[What to work on]
Could you please return each line of the data that has the word "asynchronous"?

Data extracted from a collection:
________________
==> src/rtl/i2s_rx_deser.sv <==
// I2S / DSP serial receive deserialiser: frame-start detection, word assembly
// of 1..32 bits for up to 8 slots, and a small registered output FIFO.
module i2s_rx_deser #(
  parameter int FIFO_DEPTH = 2
) (
  input  logic        sck_i,
  input  logic        rstn_i,
  input  logic        cfg_en_i,
  input  logic        cfg_dsp_en_i,
  input  logic        cfg_dsp_mode_i,
  input  logic [4:0]  cfg_word_size_i,
  input  logic [2:0]  cfg_word_num_i,
  input  logic        cfg_lsb_first_i,
  input  logic        ws_i,
  input  logic        sd_i,
  output logic [31:0] data_o,
  output logic [2:0]  data_word_o,
  output logic        data_valid_o,
  input  logic        data_ready_i,
  output logic        overflow_o,
  output logic        sync_err_o,
  output logic        busy_o
);

  localparam int DATA_W = 32;
  localparam int PTR_W  = $clog2(FIFO_DEPTH);
  localparam int CNT_W  = PTR_W + 1;

  typedef enum logic [2:0] {IDLE, WAIT_FS, ARM, SHIFT, DONE} state_t;

  state_t state, state_nxt;

  logic       ws_q;
  logic [4:0] bitcnt, bitcnt_nxt;
  logic [2:0] wordcnt, wordcnt_nxt;

  logic       dsp_en_q, dsp_mode_q, lsb_first_q;
  logic [4:0] word_size_q;
  logic [2:0] word_num_q;

  logic       fs, start, sample, word_done, sync_set, cfg_load;
  logic [4:0] bit_idx;
  logic [2:0] word_idx;

  logic [DATA_W-1:0] shreg_p0;
  logic [2:0]        widx_p0;
  logic              vld_p0;

  logic [DATA_W+2:0] mem_p1 [FIFO_DEPTH];
  logic [PTR_W-1:0]  wr_ptr, rd_ptr;
  logic [CNT_W-1:0]  count;
  logic              push, pop, full, wr_en, ovf_set;
  logic              overflow_q, sync_err_q;

  // Word assembly: the first bit of a word starts from a cleared register so
  // unused MSBs stay zero in both bit orders.
  function automatic logic [DATA_W-1:0] assemble(input logic [DATA_W-1:0] cur,
                                                 input logic              sd,
                                                 input logic [4:0]        idx,
                                                 input logic              lsb_first);
    logic [DATA_W-1:0] base;
    base = (idx == 5'd0) ? '0 : cur;
    if (lsb_first) base[idx] = sd;
    else           base = {base[DATA_W-2:0], sd};
    return base;
  endfunction

  assign fs = dsp_en_q ? (!ws_q && ws_i) : (ws_q && !ws_i);

  always_comb begin
    state_nxt   = state;
    bitcnt_nxt  = bitcnt;
    wordcnt_nxt = wordcnt;
    start       = 1'b0;
    sample      = 1'b0;
    word_done   = 1'b0;
    sync_set    = 1'b0;
    cfg_load    = 1'b0;
    bit_idx     = bitcnt;
    word_idx    = wordcnt;
    if (!cfg_en_i) begin
      state_nxt   = IDLE;
      bitcnt_nxt  = '0;
      wordcnt_nxt = '0;
    end else begin
      case (state)
        IDLE: begin
          state_nxt = WAIT_FS;
          cfg_load  = 1'b1;
        end
        WAIT_FS, DONE: start = fs;
        ARM, SHIFT: begin
          if (fs) begin
            start    = 1'b1;
            sync_set = 1'b1;
          end else begin
            sample = 1'b1;
          end
        end
        default: state_nxt = IDLE;
      endcase
      // A frame start (normal or mid-frame) restarts at word 0, bit 0.
      if (start) begin
        bit_idx     = '0;
        word_idx    = '0;
        bitcnt_nxt  = '0;
        wordcnt_nxt = '0;
        if (dsp_en_q && dsp_mode_q) sample = 1'b1;
        else                        state_nxt = ARM;
      end
      if (sample) begin
        state_nxt = SHIFT;
        if (bit_idx == word_size_q) begin
          word_done  = 1'b1;
          bitcnt_nxt = '0;
          if (word_idx == word_num_q) begin
            state_nxt   = DONE;
            wordcnt_nxt = '0;
          end else begin
            wordcnt_nxt = word_idx + 3'd1;
          end
        end else begin
          bitcnt_nxt = bit_idx + 5'd1;
        end
      end
    end
  end

  always_ff @(posedge sck_i or negedge rstn_i) begin
    if (!rstn_i) begin
      state       <= IDLE;
      ws_q        <= 1'b0;
      bitcnt      <= '0;
      wordcnt     <= '0;
      dsp_en_q    <= 1'b0;
      dsp_mode_q  <= 1'b0;
      lsb_first_q <= 1'b0;
      word_size_q <= '0;
      word_num_q  <= '0;
      vld_p0      <= 1'b0;
    end else begin
      state   <= state_nxt;
      ws_q    <= ws_i;
      bitcnt  <= bitcnt_nxt;
      wordcnt <= wordcnt_nxt;
      vld_p0  <= word_done;
      if (cfg_load) begin
        dsp_en_q    <= cfg_dsp_en_i;
        dsp_mode_q  <= cfg_dsp_mode_i;
        lsb_first_q <= cfg_lsb_first_i;
        word_size_q <= cfg_word_size_i;
        word_num_q  <= cfg_word_num_i;
      end
    end
  end

  // Stage p0: shift register and slot index of the word being assembled
  always_ff @(posedge sck_i) begin
    if (sample)    shreg_p0 <= assemble(shreg_p0, sd_i, bit_idx, lsb_first_q);
    if (word_done) widx_p0  <= word_idx;
  end

  // Stage p1: output FIFO, written one edge after the last bit of a word
  assign push    = vld_p0 && cfg_en_i;
  assign pop     = data_ready_i && (count != '0);
  assign full    = (count == CNT_W'(FIFO_DEPTH));
  assign wr_en   = push && (!full || pop);
  assign ovf_set = push && full && !pop;

  always_ff @(posedge sck_i or negedge rstn_i) begin
    if (!rstn_i) begin
      wr_ptr     <= '0;
      rd_ptr     <= '0;
      count      <= '0;
      overflow_q <= 1'b0;
      sync_err_q <= 1'b0;
    end else if (!cfg_en_i) begin
      wr_ptr     <= '0;
      rd_ptr     <= '0;
      count      <= '0;
      overflow_q <= 1'b0;
      sync_err_q <= 1'b0;
    end else begin
      if (wr_en) wr_ptr <= wr_ptr + PTR_W'(1);
      if (pop)   rd_ptr <= rd_ptr + PTR_W'(1);
      count      <= count + CNT_W'(wr_en) - CNT_W'(pop);
      overflow_q <= overflow_q | ovf_set;
      sync_err_q <= sync_err_q | sync_set;
    end
  end

  always_ff @(posedge sck_i) begin
    if (wr_en) mem_p1[wr_ptr] <= {widx_p0, shreg_p0};
  end

  assign data_valid_o = (count != '0);
  assign data_o       = data_valid_o ? mem_p1[rd_ptr][DATA_W-1:0] : '0;
  assign data_word_o  = data_valid_o ? mem_p1[rd_ptr][DATA_W+2:DATA_W] : '0;
  assign overflow_o   = overflow_q;
  assign sync_err_o   = sync_err_q;
  assign busy_o       = (state != IDLE);

endmodule
==> config.mk <==
export PLATFORM = sky130hd
export DESIGN_NAME = i2s_rx_deser
export DESIGN_NICKNAME = d
export VERILOG_FILES = /design/src/rtl/i2s_rx_deser.sv
export SDC_FILE = /design/constraint.sdc
export NUM_CORES = 1
export LEC_CHECK = 0
export BUFFER_PORTS_ARGS = -buffer_cell sky130_fd_sc_hd__buf_2
export CAP_MARGIN = 20
export CORE_MARGIN = 8
export CORE_UTILIZATION = 55
export CTS_BUF_LIST = sky130_fd_sc_hd__clkbuf_4 sky130_fd_sc_hd__clkbuf_8
export DETAILED_ROUTE_END_ITERATION = 7
export GPL_ROUTABILITY_DRIVEN = 1
export PLACE_DENSITY_LB_ADDON = 0.1
export SYNTH_ARGS = -nofsm -noshare
export SYNTH_HDL_FRONTEND = slang
export SYNTH_SLANG_ARGS = --single-unit
==> constraint.sdc <==
create_clock -name sck_i -period 7.4 [get_ports sck_i]
set_input_delay 1.11 -clock sck_i [delete_from_list [all_inputs] [get_ports sck_i]]
set_output_delay 1.11 -clock sck_i [all_outputs]
set_load 0.005 [all_outputs]
==> out/results.txt <==
Number of gates given a new drive strength after cts: 0. The final count of hold timing violations is 0, and the leakage power of the design is 2.58 nW. Using the TritonRoute via totals, the vias-per-cell ratio works out to 6.05.

The logs give 0.0135 ns for the setup skew after layout and 6420 um^2 for the netlist area before placement. Before antenna repair, the detailed router went through 5 iterations. Setup repair after global routing left no endpoint under its margin. The run gives 0 as the leftover overflow at the end of global routing.

The buffer and inverter count on the worst path was 1. The initial antenna violation count is 0. The critical-path maximum fanout works out to 36. 56 I/O pins were placed. Number of enable-type register cells in the synthesized netlist: 105. The number of setup buffers added after CTS is 0.

After clock tree synthesis, the clock-pin slew on the worst setup and hold paths is 0.07 ns. Walking the worst path, the cells encountered are mux2i_1, nor2_1, buf_2. The commonest non-fill, non-tap cell in the layout is sky130_fd_sc_hd__edfxtp_1. Category of the most critical setup path: reg2out.

The worst pin sits at a relative slew slack of 28.6%. The tools report the source-to-sink clock delay at the later pin of the worst-skew pair as 0.44 ns. The Yosys step of the flow raised 0 warnings. The fraction of registers with async set/reset came out at 22.2%. Initial DRC count: 448. TritonCTS built the clock tree.

The tools report the worst IR drop on VDD as 102 uV. The total count of max-transition violations in the final report came out at 0. Based on the critical path, the design can be clocked at up to 320 MHz.

The worst register-to-register path has a setup slack of 4.66 ns. In the finished design, the share of the clock period the worst path needs comes to 42.3%. The stage delay of the slowest cell on the critical path was 1.06 ns; the total global-route track usage was 19.5%. The final antenna-violating net count is 0, and the number of fill cells is 928. For this run, design rule violations remaining after detail routing come to 0. The standard cell with the maximum stage delay on the critical path was sky130_fd_sc_hd__dfrtp_2.

The core region is 11400 um^2. The logs give 2.02 ns for the arrival time of data at the critical path endpoint and 558 for the post-synth net total. The number of buffer cells added on primary ports was 55. The via count of the first global-routing pass came out at 4444. The first global-routing pass estimated 23200 um of wire.

The smallest clock period supported by the final layout is computed as 3.13 ns. In the synthesized netlist the dominant register cell turns out to be sky130_fd_sc_hd__edfxtp_1. Buffers inserted to repair hold after CTS numbered 0. Routability-driven placement finished with a final weighted congestion of 0.915. The worst hold path belongs to the class reg2reg. Number of levels the H-tree was split into: 4. Of the post-synthesis cell area, the dominant cell type holds 49.1%. The die covers 15400 um^2. Once routing completed, OpenROAD measured the worst setup slack at 4.27 ns. Entering global routing, the biggest net connects 37 pins.

The clock root buffer is sky130_fd_sc_hd__clkbuf_8. Hold timing on the final database bottoms out at a slack of 0.468 ns. The tools report the placement row count as 39.

The worst setup path is launched from a flop. From bottom edge to top edge, the die measures 124 um. The flow ran to the end, and the final reports show no timing, DRC or antenna violations.

The share of cells above drive strength 1 works out to 20.2%. The tree built by TritonCTS fans out to 135 sinks. Adding up every negative setup slack in the final design gives 0 ns. TritonCTS created 17 clock buffers. Sequential elements use 60.8% of the synthesized area. The run gives 710 as the number of cells after detailed placement.

In the layout the commonest cells are sky130_fd_sc_hd__edfxtp_1, sky130_fd_sc_hd__nand2_1, sky130_fd_sc_hd__buf_2. The power density relative to cell area came out at 232 nW/um^2. The post-synthesis register bit count is 135. Grouping stages by cell kind, the critical path spends the most delay in flip-flops.

Summing over every cut layer, the via total after detailed routing is 4498. Summed over all nets, the half-perimeter wirelength after detailed placement is 9490 um. Across the run, the number of max-cap violations was 0. Of all cell types, the one taking the most synthesized area is sky130_fd_sc_hd__edfxtp_1.

The run gives 0 as the setup-violating endpoint count in the final report. Signed area change from the synthesized netlist to the final layout: 11.4%. For this configuration, the core starts out at a cell density of 56.3%. The run gives 14100 um as the final wirelength. By area the synthesized netlist is led by sky130_fd_sc_hd__edfxtp_1, sky130_fd_sc_hd__dfrtp_1, sky130_fd_sc_hd__mux2i_1. The routed length per instance came out at 19.0 um. Synthesis instantiated 60 different standard cells from the library. The die width is 124 um. STA classifies the critical path endpoint as a primary output. Summing all placed instances gives a cell area of 6800 um^2. At the pin with the least slew margin, the transition time is 1.07 ns.

The final-stage net count was 607; the placement-stage worst setup slack was 3.86 ns. The longest clock path from root to sink contains 2 buffers. The mean cell area of the mapped netlist is 11.9 um^2, and the data required time of the worst path is 6.29 ns. The diode insertion count for antenna repair was 0; the final design instance area without fill was 7150 um^2. Counting every instance in the synthesized netlist gives 538.

The tools report the number of non-filler instances in the completed layout as 743.
-- area by class of cell --
class / count / area [um^2] / area share [%]
inverter: 13 / 48.8 / 0.682
tap: 143 / 179 / 2.50
clock buffer: 18 / 241 / 3.38
clock inverter: 14 / 104 / 1.45
sequential: 135 / 3910 / 54.6
timing repair buffer: 63 / 333 / 4.65
multi-input combinational: 357 / 2340 / 32.7
-- flip-flops by register name (all words and copies together), names as in the netlist, 2 cells and up --
signal	cells
bitcnt	5
count	2
mem_p1	70
shreg_p0	32
state	3
widx_p0	3
word_num_q	3
word_size_q	5
wordcnt	3
-- final timing paths --
kind                                      startpoint                        end  cells past startpoint
worst max-delay path              rd_ptr$_DFFE_PN0P_                  data_o[7]                      3
worst min-delay path            widx_p0[1]$_DFFE_PP_    mem_p1[1][33]$_DFFE_PP_                      0
worst max register to register  dsp_en_q$_DFFE_PN0P_     shreg_p0[14]$_DFFE_PP_                      5
worst min register to register  widx_p0[1]$_DFFE_PP_    mem_p1[1][33]$_DFFE_PP_                      0
max in group asynchronous                     rstn_i         rd_ptr$_DFFE_PN0P_                      1
min in group asynchronous                     rstn_i  word_num_q[0]$_DFFE_PN0P_                      1
-- worst reg2reg max path, stage by stage, from the launching register on --
cell and delay, ns:
sky130_fd_sc_hd__dfrtp_1 0.45, sky130_fd_sc_hd__or3b_1 0.44, sky130_fd_sc_hd__a2111oi_4 0.79, sky130_fd_sc_hd__nor3_1 0.31, sky130_fd_sc_hd__a22o_1 0.28, sky130_fd_sc_hd__a32o_1 0.24
-- layer usage --
metal  global-route usage [%]  share of wire [%]  vias up
met3                     5.35                6.8       18
met4                     6.77                1.7        0
li1                         -                  -     2111
met5                        0                  0        -
met1                     25.8                 45     2208
met2                     30.4                 47      161
-- power breakdown --
group	total, W	switching, W	internal, W	leakage, nW
Combinational	0.000230	0.000130	0.000100	1.08
Sequential	0.000897	0.0000508	0.000846	1.34
Clock	0.000532	0.000296	0.000236	0.162
Total	0.00166	0.000477	0.00118	2.58
-- synthesized netlist by cell type, types with 2 or more instances --
cell type,n
sky130_fd_sc_hd__or4_1,2
sky130_fd_sc_hd__a32o_1,12
sky130_fd_sc_hd__a31oi_1,3
sky130_fd_sc_hd__o21a_1,2
sky130_fd_sc_hd__nand2b_1,4
sky130_fd_sc_hd__nor2b_1,5
sky130_fd_sc_hd__a221o_1,3
sky130_fd_sc_hd__ha_1,3
sky130_fd_sc_hd__o32ai_1,2
sky130_fd_sc_hd__xor2_1,3
sky130_fd_sc_hd__nand2_1,60
sky130_fd_sc_hd__or3b_1,2
sky130_fd_sc_hd__nor3_1,12
sky130_fd_sc_hd__o21ai_0,30
sky130_fd_sc_hd__o211ai_1,7
sky130_fd_sc_hd__a22o_1,10
sky130_fd_sc_hd__mux2_2,13
sky130_fd_sc_hd__o31ai_1,2
sky130_fd_sc_hd__nor4_1,2
sky130_fd_sc_hd__dfrtp_1,30
sky130_fd_sc_hd__a21oi_1,11
sky130_fd_sc_hd__buf_1,3
sky130_fd_sc_hd__and2_1,9
sky130_fd_sc_hd__clkbuf_1,20
sky130_fd_sc_hd__nand3b_1,2
sky130_fd_sc_hd__inv_1,12
sky130_fd_sc_hd__o22ai_1,5
sky130_fd_sc_hd__nand3_1,13
sky130_fd_sc_hd__a22oi_1,4
sky130_fd_sc_hd__o21ai_1,3
sky130_fd_sc_hd__edfxtp_1,105
sky130_fd_sc_hd__xnor2_1,8
sky130_fd_sc_hd__and4b_1,3
sky130_fd_sc_hd__mux2i_1,39
sky130_fd_sc_hd__buf_2,9
sky130_fd_sc_hd__nor2_1,56
sky130_fd_sc_hd__and3_1,6
-- cell families after synthesis --
family / after synthesis / share of synthesized area (%)
and+or+nand+nor: 183 / 13.6
DFF: 135 / 60.8
AOI/OAI and AO/OA: 108 / 12.3
muxes: 52 / 8.36
buffers and inverters: 46 / 2.92
xor gates and xnor gates: 11 / 1.50
adders and majority gates: 3 / 0.584
-- stage by stage --
stage | total power (W) | util [%]
2_1_floorplan | 0.00106 | -
3_3_place_gp | 0.00114 | 59.6
3_5_place_dp | 0.00115 | 59.6
4_1_cts | 0.00167 | 62.6
5_1_grt | 0.00174 | 62.6
6_report | 0.00166 | 62.6
No activity file was read; power rests on OpenSTA's default activity.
________________
[Solution for this problem]
max in group asynchronous                     rstn_i         rd_ptr$_DFFE_PN0P_                      1
min in group asynchronous                     rstn_i  word_num_q[0]$_DFFE_PN0P_                      1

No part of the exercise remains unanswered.